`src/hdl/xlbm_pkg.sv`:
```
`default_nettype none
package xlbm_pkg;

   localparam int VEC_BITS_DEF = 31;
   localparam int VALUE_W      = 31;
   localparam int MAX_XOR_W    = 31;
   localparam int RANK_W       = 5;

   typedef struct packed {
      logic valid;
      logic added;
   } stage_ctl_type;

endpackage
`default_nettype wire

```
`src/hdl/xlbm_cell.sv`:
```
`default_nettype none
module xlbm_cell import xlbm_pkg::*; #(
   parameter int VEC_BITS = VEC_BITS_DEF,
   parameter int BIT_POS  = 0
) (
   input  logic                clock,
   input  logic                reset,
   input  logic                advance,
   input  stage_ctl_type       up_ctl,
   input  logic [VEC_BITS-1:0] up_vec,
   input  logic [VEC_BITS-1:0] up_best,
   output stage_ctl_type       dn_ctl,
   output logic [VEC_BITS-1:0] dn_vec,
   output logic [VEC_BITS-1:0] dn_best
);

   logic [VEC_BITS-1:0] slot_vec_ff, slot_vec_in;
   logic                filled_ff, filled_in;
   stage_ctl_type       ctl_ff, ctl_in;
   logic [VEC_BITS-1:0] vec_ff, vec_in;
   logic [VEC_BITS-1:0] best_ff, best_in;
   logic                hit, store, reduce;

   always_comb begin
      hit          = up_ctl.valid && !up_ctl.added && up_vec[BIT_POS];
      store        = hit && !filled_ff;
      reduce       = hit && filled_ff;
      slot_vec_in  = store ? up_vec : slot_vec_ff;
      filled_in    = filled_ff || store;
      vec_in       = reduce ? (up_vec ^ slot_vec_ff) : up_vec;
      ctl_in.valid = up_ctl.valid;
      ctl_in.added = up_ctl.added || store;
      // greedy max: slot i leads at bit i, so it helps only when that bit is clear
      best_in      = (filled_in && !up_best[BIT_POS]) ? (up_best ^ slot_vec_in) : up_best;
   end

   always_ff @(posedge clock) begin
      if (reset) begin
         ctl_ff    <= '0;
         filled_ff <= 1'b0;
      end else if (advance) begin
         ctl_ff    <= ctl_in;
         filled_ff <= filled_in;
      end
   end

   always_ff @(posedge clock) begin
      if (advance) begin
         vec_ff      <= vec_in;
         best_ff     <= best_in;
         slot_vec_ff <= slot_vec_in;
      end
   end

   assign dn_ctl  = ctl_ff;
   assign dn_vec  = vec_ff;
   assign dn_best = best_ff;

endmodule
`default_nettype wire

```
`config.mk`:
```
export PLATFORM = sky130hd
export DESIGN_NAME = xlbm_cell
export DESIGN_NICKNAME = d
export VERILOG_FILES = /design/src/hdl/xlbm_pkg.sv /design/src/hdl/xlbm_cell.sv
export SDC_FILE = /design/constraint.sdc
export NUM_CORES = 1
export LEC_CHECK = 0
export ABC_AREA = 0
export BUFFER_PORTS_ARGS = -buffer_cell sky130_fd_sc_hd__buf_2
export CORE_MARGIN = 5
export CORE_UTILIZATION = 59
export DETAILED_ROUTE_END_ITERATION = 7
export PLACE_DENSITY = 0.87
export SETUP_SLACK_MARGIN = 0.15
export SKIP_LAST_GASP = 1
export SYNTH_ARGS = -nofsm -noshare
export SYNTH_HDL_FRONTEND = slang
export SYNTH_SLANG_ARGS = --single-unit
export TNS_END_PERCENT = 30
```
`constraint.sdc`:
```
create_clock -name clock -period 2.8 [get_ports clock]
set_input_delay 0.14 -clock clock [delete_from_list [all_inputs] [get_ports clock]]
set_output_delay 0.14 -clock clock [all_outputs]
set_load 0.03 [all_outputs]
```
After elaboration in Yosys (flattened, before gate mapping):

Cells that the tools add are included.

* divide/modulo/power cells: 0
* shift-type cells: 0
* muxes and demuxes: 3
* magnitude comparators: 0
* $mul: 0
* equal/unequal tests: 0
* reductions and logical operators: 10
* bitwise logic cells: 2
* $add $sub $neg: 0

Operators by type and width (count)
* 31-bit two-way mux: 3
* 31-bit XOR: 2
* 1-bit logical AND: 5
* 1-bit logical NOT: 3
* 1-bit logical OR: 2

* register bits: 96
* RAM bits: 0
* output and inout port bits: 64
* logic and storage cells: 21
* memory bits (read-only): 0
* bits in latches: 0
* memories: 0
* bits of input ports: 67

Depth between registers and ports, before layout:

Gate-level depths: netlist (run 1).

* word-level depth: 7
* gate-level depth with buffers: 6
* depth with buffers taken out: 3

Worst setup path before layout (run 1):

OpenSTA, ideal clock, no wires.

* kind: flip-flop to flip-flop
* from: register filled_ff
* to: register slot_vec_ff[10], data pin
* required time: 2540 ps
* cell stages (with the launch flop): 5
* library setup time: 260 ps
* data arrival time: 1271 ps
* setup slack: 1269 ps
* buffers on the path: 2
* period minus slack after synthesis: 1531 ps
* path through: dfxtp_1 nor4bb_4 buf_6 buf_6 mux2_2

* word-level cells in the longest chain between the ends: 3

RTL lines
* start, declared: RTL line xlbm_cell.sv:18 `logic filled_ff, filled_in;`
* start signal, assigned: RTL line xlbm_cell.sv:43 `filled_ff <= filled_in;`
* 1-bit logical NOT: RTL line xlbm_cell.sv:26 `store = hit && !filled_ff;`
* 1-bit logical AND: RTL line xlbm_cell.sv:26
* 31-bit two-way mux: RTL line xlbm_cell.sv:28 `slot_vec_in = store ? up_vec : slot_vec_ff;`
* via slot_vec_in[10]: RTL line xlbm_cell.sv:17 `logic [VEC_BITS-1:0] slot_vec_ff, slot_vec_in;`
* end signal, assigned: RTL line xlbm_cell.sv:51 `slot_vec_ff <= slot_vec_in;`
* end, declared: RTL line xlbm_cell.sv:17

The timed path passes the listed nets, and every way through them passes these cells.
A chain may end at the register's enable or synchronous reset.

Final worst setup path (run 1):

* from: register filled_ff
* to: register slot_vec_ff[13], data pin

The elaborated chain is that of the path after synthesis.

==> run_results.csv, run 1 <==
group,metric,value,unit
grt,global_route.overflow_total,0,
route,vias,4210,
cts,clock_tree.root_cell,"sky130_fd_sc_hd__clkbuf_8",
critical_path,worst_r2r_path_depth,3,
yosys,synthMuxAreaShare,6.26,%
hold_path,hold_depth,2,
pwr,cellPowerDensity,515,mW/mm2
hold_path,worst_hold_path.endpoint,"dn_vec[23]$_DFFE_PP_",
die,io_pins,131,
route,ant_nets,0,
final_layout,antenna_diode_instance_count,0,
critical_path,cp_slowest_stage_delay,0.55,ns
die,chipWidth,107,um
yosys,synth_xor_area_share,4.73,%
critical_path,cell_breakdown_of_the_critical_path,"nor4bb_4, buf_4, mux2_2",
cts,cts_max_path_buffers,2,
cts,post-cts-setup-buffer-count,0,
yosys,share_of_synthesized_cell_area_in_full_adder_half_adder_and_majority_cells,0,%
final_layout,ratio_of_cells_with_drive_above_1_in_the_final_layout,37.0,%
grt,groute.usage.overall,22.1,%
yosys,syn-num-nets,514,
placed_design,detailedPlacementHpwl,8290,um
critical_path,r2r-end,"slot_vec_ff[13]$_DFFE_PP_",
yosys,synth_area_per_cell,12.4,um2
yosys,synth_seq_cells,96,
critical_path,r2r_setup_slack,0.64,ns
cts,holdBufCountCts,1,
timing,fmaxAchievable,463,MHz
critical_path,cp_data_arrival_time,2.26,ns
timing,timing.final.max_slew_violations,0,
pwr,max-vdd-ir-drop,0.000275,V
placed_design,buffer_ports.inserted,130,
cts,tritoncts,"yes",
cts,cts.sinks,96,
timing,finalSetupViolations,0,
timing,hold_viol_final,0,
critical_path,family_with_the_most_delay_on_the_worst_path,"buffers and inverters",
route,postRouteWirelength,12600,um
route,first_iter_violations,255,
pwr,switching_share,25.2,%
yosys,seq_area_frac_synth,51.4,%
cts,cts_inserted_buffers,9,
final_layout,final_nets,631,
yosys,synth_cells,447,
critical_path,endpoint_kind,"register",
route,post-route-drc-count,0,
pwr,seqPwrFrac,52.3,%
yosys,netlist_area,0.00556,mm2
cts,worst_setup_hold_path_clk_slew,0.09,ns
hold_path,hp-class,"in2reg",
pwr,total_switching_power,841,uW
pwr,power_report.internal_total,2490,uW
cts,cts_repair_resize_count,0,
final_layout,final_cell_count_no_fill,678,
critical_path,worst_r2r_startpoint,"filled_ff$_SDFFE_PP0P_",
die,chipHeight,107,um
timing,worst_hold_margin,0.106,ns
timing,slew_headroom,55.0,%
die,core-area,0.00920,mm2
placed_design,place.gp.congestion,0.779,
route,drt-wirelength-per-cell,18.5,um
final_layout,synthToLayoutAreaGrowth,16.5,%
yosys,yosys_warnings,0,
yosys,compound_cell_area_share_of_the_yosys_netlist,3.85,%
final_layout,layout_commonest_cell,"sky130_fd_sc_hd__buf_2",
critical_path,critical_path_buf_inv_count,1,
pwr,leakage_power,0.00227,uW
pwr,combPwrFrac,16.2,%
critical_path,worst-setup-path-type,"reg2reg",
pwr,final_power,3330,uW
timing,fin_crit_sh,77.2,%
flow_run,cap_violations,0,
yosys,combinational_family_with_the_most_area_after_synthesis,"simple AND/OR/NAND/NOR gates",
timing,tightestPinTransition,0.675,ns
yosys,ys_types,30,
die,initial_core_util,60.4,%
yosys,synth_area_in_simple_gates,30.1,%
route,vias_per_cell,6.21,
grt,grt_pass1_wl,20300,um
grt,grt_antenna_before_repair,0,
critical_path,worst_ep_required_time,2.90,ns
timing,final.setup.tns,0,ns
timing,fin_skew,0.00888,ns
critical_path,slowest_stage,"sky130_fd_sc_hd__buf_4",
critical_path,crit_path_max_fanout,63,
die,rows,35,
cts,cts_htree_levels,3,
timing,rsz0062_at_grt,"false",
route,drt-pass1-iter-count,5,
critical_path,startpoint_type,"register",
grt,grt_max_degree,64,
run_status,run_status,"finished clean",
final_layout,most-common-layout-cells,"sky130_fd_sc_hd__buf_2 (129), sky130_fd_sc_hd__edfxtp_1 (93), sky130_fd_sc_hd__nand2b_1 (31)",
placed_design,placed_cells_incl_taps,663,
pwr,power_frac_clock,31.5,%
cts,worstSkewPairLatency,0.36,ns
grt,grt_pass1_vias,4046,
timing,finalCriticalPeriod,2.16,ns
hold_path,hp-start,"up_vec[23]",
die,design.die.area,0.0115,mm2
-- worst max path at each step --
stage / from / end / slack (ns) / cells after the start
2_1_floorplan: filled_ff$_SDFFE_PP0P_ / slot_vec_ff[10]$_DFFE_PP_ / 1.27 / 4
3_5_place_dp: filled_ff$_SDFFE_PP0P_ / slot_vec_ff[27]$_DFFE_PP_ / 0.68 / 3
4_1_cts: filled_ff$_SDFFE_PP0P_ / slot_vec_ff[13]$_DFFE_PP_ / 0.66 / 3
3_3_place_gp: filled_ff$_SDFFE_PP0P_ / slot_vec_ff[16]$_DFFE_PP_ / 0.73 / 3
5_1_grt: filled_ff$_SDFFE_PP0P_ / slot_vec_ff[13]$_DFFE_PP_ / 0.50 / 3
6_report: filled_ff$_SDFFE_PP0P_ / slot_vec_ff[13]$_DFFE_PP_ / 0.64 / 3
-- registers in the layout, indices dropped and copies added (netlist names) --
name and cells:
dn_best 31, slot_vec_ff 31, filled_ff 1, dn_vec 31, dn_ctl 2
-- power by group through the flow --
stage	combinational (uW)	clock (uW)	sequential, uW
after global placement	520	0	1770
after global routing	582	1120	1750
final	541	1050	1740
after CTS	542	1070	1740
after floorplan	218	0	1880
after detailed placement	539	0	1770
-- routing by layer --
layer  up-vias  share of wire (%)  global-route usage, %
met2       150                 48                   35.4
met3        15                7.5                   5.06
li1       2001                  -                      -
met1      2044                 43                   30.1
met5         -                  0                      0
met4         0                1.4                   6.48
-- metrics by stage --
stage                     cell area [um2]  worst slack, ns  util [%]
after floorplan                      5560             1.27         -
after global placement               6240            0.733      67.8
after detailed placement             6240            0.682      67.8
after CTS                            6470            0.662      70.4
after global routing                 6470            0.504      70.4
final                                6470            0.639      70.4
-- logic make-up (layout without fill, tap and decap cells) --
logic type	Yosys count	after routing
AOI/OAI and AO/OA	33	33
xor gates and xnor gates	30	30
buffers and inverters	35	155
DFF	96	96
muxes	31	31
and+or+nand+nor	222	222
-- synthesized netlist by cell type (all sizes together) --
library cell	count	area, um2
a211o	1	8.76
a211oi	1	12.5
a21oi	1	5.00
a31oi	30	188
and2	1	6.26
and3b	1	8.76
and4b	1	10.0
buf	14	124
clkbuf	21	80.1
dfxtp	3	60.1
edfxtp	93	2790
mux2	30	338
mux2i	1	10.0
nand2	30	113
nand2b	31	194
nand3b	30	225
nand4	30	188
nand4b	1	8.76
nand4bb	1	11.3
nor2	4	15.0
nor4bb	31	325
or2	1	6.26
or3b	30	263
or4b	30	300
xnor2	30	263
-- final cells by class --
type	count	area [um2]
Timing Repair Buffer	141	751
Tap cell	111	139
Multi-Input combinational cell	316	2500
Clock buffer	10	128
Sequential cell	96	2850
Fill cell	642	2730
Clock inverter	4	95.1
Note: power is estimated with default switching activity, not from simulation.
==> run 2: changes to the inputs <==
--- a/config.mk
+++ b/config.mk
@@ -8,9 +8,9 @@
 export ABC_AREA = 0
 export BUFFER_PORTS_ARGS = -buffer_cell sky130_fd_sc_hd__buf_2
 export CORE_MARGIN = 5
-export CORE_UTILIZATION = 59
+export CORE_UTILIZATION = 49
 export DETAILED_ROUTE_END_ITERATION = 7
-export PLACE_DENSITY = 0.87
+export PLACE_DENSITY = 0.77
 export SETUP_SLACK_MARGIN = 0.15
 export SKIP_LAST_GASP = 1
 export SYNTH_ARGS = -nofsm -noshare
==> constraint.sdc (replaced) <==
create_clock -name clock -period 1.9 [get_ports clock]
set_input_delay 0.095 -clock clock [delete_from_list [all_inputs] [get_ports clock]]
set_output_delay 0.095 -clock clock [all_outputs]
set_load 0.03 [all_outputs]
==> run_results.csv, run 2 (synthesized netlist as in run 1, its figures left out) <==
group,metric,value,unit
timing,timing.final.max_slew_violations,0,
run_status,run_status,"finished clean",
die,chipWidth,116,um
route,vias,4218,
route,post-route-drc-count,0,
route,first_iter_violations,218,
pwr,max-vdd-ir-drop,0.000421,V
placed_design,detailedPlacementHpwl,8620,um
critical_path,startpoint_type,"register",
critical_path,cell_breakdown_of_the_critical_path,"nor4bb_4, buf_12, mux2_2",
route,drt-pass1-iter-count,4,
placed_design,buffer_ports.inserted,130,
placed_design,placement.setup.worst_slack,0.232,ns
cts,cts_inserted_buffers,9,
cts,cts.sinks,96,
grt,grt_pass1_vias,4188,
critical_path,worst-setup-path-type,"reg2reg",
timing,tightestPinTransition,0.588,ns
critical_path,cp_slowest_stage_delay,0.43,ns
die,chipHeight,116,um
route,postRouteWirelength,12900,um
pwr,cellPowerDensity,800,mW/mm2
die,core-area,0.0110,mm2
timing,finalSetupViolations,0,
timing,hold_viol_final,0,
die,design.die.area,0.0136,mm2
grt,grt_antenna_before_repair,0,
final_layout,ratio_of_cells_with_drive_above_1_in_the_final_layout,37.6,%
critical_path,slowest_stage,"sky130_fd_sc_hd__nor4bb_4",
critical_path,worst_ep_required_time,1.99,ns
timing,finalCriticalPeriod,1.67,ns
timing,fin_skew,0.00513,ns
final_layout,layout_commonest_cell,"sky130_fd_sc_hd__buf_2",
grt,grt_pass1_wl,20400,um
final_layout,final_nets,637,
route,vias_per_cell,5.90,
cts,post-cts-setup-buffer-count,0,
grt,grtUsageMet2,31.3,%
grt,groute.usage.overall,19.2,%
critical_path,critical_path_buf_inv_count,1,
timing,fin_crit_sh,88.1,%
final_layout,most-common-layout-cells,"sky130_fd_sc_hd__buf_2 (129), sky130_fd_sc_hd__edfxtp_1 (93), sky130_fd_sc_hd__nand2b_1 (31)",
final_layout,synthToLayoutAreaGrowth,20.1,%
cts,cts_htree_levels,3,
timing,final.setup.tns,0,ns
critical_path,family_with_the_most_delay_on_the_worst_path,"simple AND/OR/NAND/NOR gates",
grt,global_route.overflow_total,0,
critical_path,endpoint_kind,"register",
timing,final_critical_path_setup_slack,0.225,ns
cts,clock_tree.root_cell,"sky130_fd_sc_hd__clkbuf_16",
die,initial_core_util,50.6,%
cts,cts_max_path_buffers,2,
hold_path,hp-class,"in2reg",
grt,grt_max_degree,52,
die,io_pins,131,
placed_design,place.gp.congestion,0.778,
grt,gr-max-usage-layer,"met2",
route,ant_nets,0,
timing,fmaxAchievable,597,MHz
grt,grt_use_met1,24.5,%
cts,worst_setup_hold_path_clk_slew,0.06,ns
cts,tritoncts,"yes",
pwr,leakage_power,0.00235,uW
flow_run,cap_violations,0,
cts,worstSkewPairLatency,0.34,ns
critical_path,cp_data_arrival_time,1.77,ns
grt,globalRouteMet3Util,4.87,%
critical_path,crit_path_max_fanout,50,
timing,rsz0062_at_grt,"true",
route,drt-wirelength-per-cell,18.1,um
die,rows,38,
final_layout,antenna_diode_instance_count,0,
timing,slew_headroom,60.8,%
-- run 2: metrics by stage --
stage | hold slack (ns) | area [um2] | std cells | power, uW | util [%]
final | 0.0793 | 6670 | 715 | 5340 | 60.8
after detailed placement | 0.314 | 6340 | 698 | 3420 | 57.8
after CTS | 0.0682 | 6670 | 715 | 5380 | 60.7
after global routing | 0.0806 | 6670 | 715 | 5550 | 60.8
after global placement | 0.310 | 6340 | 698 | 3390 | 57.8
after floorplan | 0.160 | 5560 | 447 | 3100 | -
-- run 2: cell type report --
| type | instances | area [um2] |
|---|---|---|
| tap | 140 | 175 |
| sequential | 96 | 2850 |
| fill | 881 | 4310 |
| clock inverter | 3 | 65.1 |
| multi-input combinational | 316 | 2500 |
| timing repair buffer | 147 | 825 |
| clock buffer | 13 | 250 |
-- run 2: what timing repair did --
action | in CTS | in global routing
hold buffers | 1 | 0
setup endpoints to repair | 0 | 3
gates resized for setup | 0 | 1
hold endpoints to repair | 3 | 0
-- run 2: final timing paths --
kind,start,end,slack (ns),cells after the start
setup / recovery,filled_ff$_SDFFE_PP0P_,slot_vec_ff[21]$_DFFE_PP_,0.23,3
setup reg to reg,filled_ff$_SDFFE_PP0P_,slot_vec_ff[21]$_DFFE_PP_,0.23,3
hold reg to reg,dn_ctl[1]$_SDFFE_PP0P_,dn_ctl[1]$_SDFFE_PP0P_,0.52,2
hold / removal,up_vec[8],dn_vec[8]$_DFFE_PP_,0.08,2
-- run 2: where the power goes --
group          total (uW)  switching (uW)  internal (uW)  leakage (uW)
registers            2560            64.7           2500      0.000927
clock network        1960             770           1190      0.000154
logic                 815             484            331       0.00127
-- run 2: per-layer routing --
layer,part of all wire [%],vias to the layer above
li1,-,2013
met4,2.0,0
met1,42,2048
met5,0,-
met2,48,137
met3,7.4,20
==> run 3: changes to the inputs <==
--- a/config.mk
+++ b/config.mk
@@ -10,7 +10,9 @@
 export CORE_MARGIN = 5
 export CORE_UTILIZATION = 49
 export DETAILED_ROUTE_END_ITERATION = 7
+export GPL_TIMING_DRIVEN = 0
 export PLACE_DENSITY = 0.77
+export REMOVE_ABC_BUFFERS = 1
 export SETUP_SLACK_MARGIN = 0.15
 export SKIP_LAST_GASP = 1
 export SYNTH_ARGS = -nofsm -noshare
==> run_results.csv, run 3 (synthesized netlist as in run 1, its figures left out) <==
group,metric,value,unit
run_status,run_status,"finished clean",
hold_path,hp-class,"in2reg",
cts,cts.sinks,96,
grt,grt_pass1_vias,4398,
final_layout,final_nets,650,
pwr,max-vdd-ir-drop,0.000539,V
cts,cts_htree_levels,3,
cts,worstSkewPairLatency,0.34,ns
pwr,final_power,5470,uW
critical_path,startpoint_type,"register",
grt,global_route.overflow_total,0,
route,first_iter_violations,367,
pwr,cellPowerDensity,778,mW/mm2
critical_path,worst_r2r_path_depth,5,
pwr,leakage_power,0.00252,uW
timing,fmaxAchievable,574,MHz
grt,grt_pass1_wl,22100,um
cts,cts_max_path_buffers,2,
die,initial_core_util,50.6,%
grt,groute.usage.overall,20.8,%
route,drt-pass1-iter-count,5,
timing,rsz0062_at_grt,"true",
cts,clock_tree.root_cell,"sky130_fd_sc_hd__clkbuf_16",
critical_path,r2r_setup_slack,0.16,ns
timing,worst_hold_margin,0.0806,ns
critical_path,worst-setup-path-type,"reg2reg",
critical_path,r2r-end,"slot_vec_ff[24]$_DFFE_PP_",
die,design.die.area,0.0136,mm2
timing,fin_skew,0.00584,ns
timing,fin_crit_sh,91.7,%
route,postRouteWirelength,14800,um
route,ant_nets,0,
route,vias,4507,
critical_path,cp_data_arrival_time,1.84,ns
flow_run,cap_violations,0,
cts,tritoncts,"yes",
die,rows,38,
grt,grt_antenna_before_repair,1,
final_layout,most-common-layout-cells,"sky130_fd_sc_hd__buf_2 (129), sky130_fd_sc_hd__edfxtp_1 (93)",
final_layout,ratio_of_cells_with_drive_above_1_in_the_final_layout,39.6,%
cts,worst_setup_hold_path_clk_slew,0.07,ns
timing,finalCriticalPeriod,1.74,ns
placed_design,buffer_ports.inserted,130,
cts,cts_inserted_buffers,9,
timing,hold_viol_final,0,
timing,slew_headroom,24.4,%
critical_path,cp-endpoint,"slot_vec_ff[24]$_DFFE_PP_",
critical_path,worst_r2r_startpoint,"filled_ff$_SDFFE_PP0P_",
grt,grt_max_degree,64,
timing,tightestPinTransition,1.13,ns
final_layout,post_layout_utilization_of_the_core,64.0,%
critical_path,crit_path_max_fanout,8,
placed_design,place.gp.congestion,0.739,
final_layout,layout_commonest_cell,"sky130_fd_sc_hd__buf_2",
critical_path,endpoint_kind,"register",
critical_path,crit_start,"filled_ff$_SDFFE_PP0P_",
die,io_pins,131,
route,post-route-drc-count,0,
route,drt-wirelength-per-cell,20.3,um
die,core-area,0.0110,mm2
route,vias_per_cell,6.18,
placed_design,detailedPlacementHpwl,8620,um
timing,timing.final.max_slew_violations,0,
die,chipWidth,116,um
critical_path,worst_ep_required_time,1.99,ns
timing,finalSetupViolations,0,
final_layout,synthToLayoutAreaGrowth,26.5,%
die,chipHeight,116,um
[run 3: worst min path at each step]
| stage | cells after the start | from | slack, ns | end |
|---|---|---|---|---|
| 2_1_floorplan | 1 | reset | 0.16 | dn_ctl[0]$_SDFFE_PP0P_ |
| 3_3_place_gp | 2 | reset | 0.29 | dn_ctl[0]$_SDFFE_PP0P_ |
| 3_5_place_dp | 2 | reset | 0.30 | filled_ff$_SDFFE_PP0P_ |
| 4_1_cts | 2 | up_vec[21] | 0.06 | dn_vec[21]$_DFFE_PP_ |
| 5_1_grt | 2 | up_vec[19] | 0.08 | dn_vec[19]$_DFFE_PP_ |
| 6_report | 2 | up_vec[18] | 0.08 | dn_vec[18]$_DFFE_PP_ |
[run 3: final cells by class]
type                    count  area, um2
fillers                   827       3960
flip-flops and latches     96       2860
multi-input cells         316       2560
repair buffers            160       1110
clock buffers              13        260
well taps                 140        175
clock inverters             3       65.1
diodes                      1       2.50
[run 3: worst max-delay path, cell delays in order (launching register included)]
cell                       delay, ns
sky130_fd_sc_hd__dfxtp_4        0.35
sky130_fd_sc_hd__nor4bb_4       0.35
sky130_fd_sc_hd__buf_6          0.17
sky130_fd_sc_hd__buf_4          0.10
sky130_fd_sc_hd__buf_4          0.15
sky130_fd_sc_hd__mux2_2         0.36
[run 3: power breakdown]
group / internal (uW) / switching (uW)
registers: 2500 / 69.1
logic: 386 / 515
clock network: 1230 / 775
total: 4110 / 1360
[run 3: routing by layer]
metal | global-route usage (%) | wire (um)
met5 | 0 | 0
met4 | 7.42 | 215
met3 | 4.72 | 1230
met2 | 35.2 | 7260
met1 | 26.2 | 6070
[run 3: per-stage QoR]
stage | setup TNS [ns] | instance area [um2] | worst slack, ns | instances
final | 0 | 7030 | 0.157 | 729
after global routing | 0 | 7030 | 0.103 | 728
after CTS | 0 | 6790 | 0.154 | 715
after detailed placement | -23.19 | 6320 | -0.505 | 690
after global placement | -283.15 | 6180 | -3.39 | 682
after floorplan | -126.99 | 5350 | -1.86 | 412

──────

* _Problem to solve_:
Copy all lines from the material that include "groute".

* _Answer box_:
grt,groute.usage.overall,22.1,%
grt,groute.usage.overall,19.2,%
grt,groute.usage.overall,20.8,%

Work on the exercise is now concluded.